» DATASET CONTENT:
# # # # # # #

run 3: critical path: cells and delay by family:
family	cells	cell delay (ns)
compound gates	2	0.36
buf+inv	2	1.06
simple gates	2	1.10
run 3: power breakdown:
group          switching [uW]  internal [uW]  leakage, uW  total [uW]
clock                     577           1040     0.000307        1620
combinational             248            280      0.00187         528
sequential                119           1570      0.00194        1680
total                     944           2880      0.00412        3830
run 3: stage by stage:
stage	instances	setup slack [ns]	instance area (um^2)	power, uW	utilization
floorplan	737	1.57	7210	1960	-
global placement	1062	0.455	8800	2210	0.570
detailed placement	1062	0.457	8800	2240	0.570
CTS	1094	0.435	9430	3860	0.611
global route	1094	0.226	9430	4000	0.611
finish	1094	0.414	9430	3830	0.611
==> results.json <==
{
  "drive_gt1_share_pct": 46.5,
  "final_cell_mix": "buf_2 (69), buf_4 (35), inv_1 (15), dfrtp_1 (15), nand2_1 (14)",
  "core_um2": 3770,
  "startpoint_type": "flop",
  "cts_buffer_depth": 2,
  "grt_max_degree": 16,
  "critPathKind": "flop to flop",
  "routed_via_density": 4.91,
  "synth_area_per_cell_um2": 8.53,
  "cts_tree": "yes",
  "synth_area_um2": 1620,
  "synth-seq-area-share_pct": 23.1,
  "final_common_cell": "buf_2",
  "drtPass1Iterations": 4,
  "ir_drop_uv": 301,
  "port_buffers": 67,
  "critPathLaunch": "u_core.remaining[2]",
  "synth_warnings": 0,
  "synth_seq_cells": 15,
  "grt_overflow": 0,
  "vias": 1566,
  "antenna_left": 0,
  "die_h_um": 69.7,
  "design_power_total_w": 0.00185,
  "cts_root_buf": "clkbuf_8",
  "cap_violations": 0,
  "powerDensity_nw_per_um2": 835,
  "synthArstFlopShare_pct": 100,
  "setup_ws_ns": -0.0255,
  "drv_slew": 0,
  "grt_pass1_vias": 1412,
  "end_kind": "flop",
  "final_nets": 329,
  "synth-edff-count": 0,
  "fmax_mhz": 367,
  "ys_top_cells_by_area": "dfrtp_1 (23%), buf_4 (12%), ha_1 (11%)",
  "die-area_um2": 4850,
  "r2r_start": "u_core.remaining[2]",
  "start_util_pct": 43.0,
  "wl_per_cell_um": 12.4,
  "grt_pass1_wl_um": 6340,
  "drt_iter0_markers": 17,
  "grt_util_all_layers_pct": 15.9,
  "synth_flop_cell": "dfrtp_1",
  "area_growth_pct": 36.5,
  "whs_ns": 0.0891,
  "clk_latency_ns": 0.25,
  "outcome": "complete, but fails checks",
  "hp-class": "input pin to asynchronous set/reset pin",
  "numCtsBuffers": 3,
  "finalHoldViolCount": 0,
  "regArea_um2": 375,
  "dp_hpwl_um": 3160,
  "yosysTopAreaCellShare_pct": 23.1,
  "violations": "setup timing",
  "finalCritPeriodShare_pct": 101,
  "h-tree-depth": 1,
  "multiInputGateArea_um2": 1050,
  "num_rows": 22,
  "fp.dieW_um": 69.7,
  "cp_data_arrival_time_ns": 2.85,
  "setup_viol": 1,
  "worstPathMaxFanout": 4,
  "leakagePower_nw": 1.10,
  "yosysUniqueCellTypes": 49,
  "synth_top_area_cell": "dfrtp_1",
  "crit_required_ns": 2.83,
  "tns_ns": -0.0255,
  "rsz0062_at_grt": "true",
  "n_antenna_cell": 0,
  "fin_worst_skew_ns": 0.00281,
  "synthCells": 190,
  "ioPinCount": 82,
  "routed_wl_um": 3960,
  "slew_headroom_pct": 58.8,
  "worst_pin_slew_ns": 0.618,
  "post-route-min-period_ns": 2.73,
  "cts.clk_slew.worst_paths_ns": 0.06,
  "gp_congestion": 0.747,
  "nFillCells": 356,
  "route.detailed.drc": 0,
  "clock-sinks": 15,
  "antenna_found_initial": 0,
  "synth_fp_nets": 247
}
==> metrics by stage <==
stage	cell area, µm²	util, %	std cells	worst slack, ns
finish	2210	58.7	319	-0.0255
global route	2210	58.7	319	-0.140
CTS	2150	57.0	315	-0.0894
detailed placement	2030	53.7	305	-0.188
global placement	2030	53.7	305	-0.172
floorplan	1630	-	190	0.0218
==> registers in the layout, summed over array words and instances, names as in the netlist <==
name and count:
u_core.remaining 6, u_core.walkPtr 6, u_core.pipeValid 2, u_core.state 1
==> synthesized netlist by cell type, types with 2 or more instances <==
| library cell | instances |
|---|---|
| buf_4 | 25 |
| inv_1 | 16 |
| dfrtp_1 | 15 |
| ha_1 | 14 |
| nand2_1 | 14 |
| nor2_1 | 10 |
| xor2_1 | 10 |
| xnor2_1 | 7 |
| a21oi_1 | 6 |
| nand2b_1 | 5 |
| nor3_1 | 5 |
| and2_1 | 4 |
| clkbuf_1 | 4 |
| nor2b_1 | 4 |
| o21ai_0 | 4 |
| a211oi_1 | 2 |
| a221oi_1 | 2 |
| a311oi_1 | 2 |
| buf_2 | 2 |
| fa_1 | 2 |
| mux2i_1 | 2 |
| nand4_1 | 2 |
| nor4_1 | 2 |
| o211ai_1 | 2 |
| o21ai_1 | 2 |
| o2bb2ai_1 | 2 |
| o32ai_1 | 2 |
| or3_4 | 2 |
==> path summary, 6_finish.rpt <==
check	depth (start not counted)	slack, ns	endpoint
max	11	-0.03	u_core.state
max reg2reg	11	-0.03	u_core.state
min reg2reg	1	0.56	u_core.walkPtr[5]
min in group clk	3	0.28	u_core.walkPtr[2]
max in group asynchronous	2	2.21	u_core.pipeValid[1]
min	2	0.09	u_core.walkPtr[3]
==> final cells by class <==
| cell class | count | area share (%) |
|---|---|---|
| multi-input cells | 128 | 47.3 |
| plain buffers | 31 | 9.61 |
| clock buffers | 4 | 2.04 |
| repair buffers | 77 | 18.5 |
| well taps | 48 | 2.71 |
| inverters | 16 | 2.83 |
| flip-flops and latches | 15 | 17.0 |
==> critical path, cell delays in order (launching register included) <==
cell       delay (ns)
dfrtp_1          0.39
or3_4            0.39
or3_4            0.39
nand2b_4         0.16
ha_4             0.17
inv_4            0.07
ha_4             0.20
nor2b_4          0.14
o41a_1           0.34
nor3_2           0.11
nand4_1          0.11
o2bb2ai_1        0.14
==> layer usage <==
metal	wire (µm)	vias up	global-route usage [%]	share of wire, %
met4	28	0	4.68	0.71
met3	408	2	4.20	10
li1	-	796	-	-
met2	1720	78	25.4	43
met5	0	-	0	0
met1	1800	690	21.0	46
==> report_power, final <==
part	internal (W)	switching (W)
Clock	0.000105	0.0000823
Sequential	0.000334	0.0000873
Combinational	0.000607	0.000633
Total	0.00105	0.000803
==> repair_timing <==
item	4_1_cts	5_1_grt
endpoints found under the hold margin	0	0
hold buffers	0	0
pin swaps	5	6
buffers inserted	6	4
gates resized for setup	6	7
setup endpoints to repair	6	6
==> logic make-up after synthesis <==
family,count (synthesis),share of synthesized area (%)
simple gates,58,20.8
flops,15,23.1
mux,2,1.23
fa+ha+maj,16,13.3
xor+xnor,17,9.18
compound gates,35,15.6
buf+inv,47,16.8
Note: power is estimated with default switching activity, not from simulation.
--- src/rtl/register_file_param.sv ---
// Parameterised register file with two combinational read ports, one write port,
// optional hardwired-zero r0, optional write-to-read bypass and a busy scoreboard.
module register_file_param #(
  parameter int unsigned WIDTH   = 32,
  parameter int unsigned ADDR_W  = 5,
  parameter bit          ZERO_R0 = 1'b1,
  parameter bit          BYPASS  = 1'b1
) (
  input  logic              CLK,
  input  logic              RESETN,
  input  logic [ADDR_W-1:0] A1,
  input  logic [ADDR_W-1:0] A2,
  input  logic [ADDR_W-1:0] A3,
  input  logic              WE3,
  input  logic [WIDTH-1:0]  WD3,
  input  logic [ADDR_W-1:0] AS,
  input  logic              SE,
  output logic [WIDTH-1:0]  RD1,
  output logic [WIDTH-1:0]  RD2,
  output logic              BUSY1,
  output logic              BUSY2,
  output logic [ADDR_W:0]   NBUSY
);

  localparam int unsigned NRegs = 2 ** ADDR_W;

  logic [WIDTH-1:0]  regs_q [NRegs];
  logic [NRegs-1:0]  busy_q, busy_d;
  logic [ADDR_W:0]   nbusy_q, nbusy_d;
  logic              wr_en;
  logic              set_en;
  logic              byp1, byp2;
  logic              zero1, zero2;

  // Writes and issues targeting a hardwired-zero r0 are dropped entirely.
  assign wr_en  = WE3 && !(ZERO_R0 && (A3 == '0));
  assign set_en = SE  && !(ZERO_R0 && (AS == '0));

  assign byp1  = BYPASS && wr_en && (A1 == A3);
  assign byp2  = BYPASS && wr_en && (A2 == A3);
  assign zero1 = ZERO_R0 && (A1 == '0);
  assign zero2 = ZERO_R0 && (A2 == '0);

  // Read data is forced to zero while reset is held, which also masks bypass.
  always_comb begin
    RD1 = '0;
    RD2 = '0;
    if (RESETN) begin
      if (byp1)        RD1 = WD3;
      else if (!zero1) RD1 = regs_q[A1];
      if (byp2)        RD2 = WD3;
      else if (!zero2) RD2 = regs_q[A2];
    end
  end

  // Set is applied after clear so a new issue beats a completing write.
  always_comb begin
    busy_d = busy_q;
    if (wr_en)  busy_d[A3] = 1'b0;
    if (set_en) busy_d[AS] = 1'b1;
    if (ZERO_R0) busy_d[0] = 1'b0;
  end

  always_comb begin
    nbusy_d = '0;
    for (int i = 0; i < NRegs; i++) begin
      nbusy_d = nbusy_d + (ADDR_W + 1)'(busy_d[i]);
    end
  end

  always_ff @(posedge CLK or negedge RESETN) begin
    if (!RESETN) begin
      for (int i = 0; i < NRegs; i++) begin
        regs_q[i] <= '0;
      end
      busy_q  <= '0;
      nbusy_q <= '0;
    end else begin
      if (wr_en) regs_q[A3] <= WD3;
      busy_q  <= busy_d;
      nbusy_q <= nbusy_d;
    end
  end

  assign BUSY1 = busy_q[A1];
  assign BUSY2 = busy_q[A2];
  assign NBUSY = nbusy_q;

endmodule

--- config.mk ---
export PLATFORM = sky130hd
export DESIGN_NAME = register_file_param
export DESIGN_NICKNAME = d
export VERILOG_FILES = /design/src/rtl/register_file_param.sv
export SDC_FILE = /design/constraint.sdc
export NUM_CORES = 2
export LEC_CHECK = 0
export CORE_AREA = 3 3 372 263
export DETAILED_ROUTE_END_ITERATION = 10
export DIE_AREA = 0 0 375 266
export PLACE_DENSITY = 0.88
export SYNTH_ARGS = -nofsm -noshare
export SYNTH_HDL_FRONTEND = slang
export SYNTH_SLANG_ARGS = --single-unit
export TNS_END_PERCENT = 20
--- constraint.sdc ---
create_clock -name CLK -period 9 [get_ports CLK]
set_clock_uncertainty 0.2 [all_clocks]
set_input_delay 1.8 -clock CLK [delete_from_list [all_inputs] [get_ports CLK]]
set_output_delay 1.8 -clock CLK [all_outputs]
set_load 0.03 [all_outputs]
### After elaboration in Yosys (flattened, before gate mapping)

Index checks and enable logic that the tools add are counted.

| storage, ports and cells | value |
|---|---|
| logic and storage cells | 120 |
| bits in registers | 1061 |

| cells by class | value |
|---|---|
| equal/unequal tests | 2 |
| mux-type cells | 25 |
| order comparisons | 10 |
| reductions and logical operators | 13 |
| bitwise operators | 6 |
| $add $sub $neg | 30 |

Operators with widths:

| kind | number |
|---|---|
| 1024-bit bitwise mux | 1 |
| 32-bit 2-to-1 mux | 13 |
| 32-bit binary-select mux with 5-bit select | 2 |
| 32-bit demux with 5-bit select | 1 |
| 6-bit by 1-bit adder with 6-bit output | 25 |
| 32-bit AND | 1 |
| 32-bit NOT | 1 |
| 32-bit OR | 1 |
| 5-bit by 6-bit < comparator with 1-bit output (second input constant) | 4 |
| 5-bit zero test | 4 |
| 6-bit >= comparator (second input constant) | 3 |
| 5-bit NOT with 6-bit output | 3 |
| 1-bit binary-select mux with 5-bit select | 2 |
| 1-bit demux with 5-bit select | 2 |
| 5-bit equality test | 2 |
| 5-bit by 1-bit >= comparator with 1-bit output (second input constant) | 2 |
| 1-bit logical AND | 7 |
| 5-bit by 1-bit adder with 6-bit output | 1 |
| 6-bit by 1-bit < comparator with 1-bit output (second input constant) | 1 |
| 4-bit by 1-bit adder with 5-bit output | 1 |
| 3-bit by 1-bit adder with 4-bit output | 1 |
| 1-bit 2-to-1 mux | 4 |
| 2-bit by 1-bit adder with 3-bit output | 1 |
| 1-bit by 1-bit adder with 2-bit output | 1 |
| 1-bit zero test | 2 |

### Logic depth before layout (Yosys ltp)

| depth | value |
|---|---|
| depth in word-level cells | 39 |
| mapped depth | 22 |

### Least setup slack after synthesis

OpenSTA, ideal clock, no wires.

| path | value |
|---|---|
| path type | input to register |
| start point | in A3[1] |
| end point | reg nbusy_q[4], in the netlist NBUSY[4] |
| arrival | 7695 ps |
| stages | 18 |
| setup time | 80 ps |
| required time | 8720 ps |
| slack | 1025 ps |
| cell sequence | buf_2 nor4b_4 nand2_4 buf_2 a22o_1 fa_1 fa_1 inv_1 fa_1 fa_1 fa_1 inv_1 fa_1 fa_1 fa_1 a21o_1 a21oi_1 xnor2_1 |

| between the ends | value |
|---|---|
| elaborated cells between the ends (all ways) | 43 |

RTL lines:

| element | RTL line | source |
|---|---|---|
| start, declared | 13 | `input logic [ADDR_W-1:0] A3,` |
| 5-bit by 6-bit < comparator with 1-bit output (implied by the code) or 5-bit by 1-bit >= comparator with 1-bit output (tied branches) | 59 | `if (wr_en) busy_d[A3] = 1'b0;` |
| 1-bit logical AND (implied by the code) | 59 |  |
| 1-bit 2-to-1 mux (implied by the code) | 59 |  |
| 1-bit demux with 5-bit select | 59 |  |
| 32-bit NOT (no line) | - |  |
| 32-bit AND (no line) | - |  |
| 32-bit 2-to-1 mux * | 59 |  |
| 32-bit OR (no line) | - |  |
| 32-bit 2-to-1 mux * | 60 | `if (set_en) busy_d[AS] = 1'b1;` |
| named net busy_d[16] | 28 | `logic [NRegs-1:0] busy_q, busy_d;` |
| 6-bit by 1-bit adder with 6-bit output * (16 in series) | 67 | `nbusy_d = nbusy_d + (ADDR_W + 1)'(busy_d[i]);` |
| named net nbusy_d[4] | 29 | `logic [ADDR_W:0] nbusy_q, nbusy_d;` |
| end signal, assigned | 81 | `nbusy_q <= nbusy_d;` |
| end, declared | 29 |  |

The timed path passes the listed nets; every way through them passes the cells marked *.
A chain may end at the register's enable or synchronous reset.

### Final worst setup path

| path | value |
|---|---|
| start point | in A3[0] |
| end point | reg nbusy_q[4], in the netlist NBUSY[4] |

| between the ends | value |
|---|---|
| cells in the longest elaborated chain, start to end | 39 |
| elaborated cells between the ends (all ways) | 43 |

Ends and longest elaborated chain:

| element | RTL line |
|---|---|
| 5-bit by 6-bit < comparator with 1-bit output (implied by the code) or 5-bit by 1-bit >= comparator with 1-bit output (tied branches) | 59 |
| 1-bit logical AND (implied by the code) | 59 |
| 1-bit 2-to-1 mux (implied by the code) | 59 |
| 1-bit demux with 5-bit select | 59 |
| 32-bit NOT (no line) | - |
| 32-bit AND (no line) | - |
| 32-bit 2-to-1 mux * | 59 |
| 32-bit OR (no line) | - |
| 32-bit 2-to-1 mux * | 60 |
| 1-bit by 1-bit adder with 2-bit output | 67 |
| 2-bit by 1-bit adder with 3-bit output | 67 |
| 3-bit by 1-bit adder with 4-bit output | 67 |
| 4-bit by 1-bit adder with 5-bit output | 67 |
| 5-bit by 1-bit adder with 6-bit output | 67 |
| 6-bit by 1-bit adder with 6-bit output (24 in series) | 67 |
| 6-bit by 1-bit adder with 6-bit output * | 67 |
| named net nbusy_d[4] | 29 |

Marked as above.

# # # # # # #

Return only the number of lines in the listing that contain the word "family".

3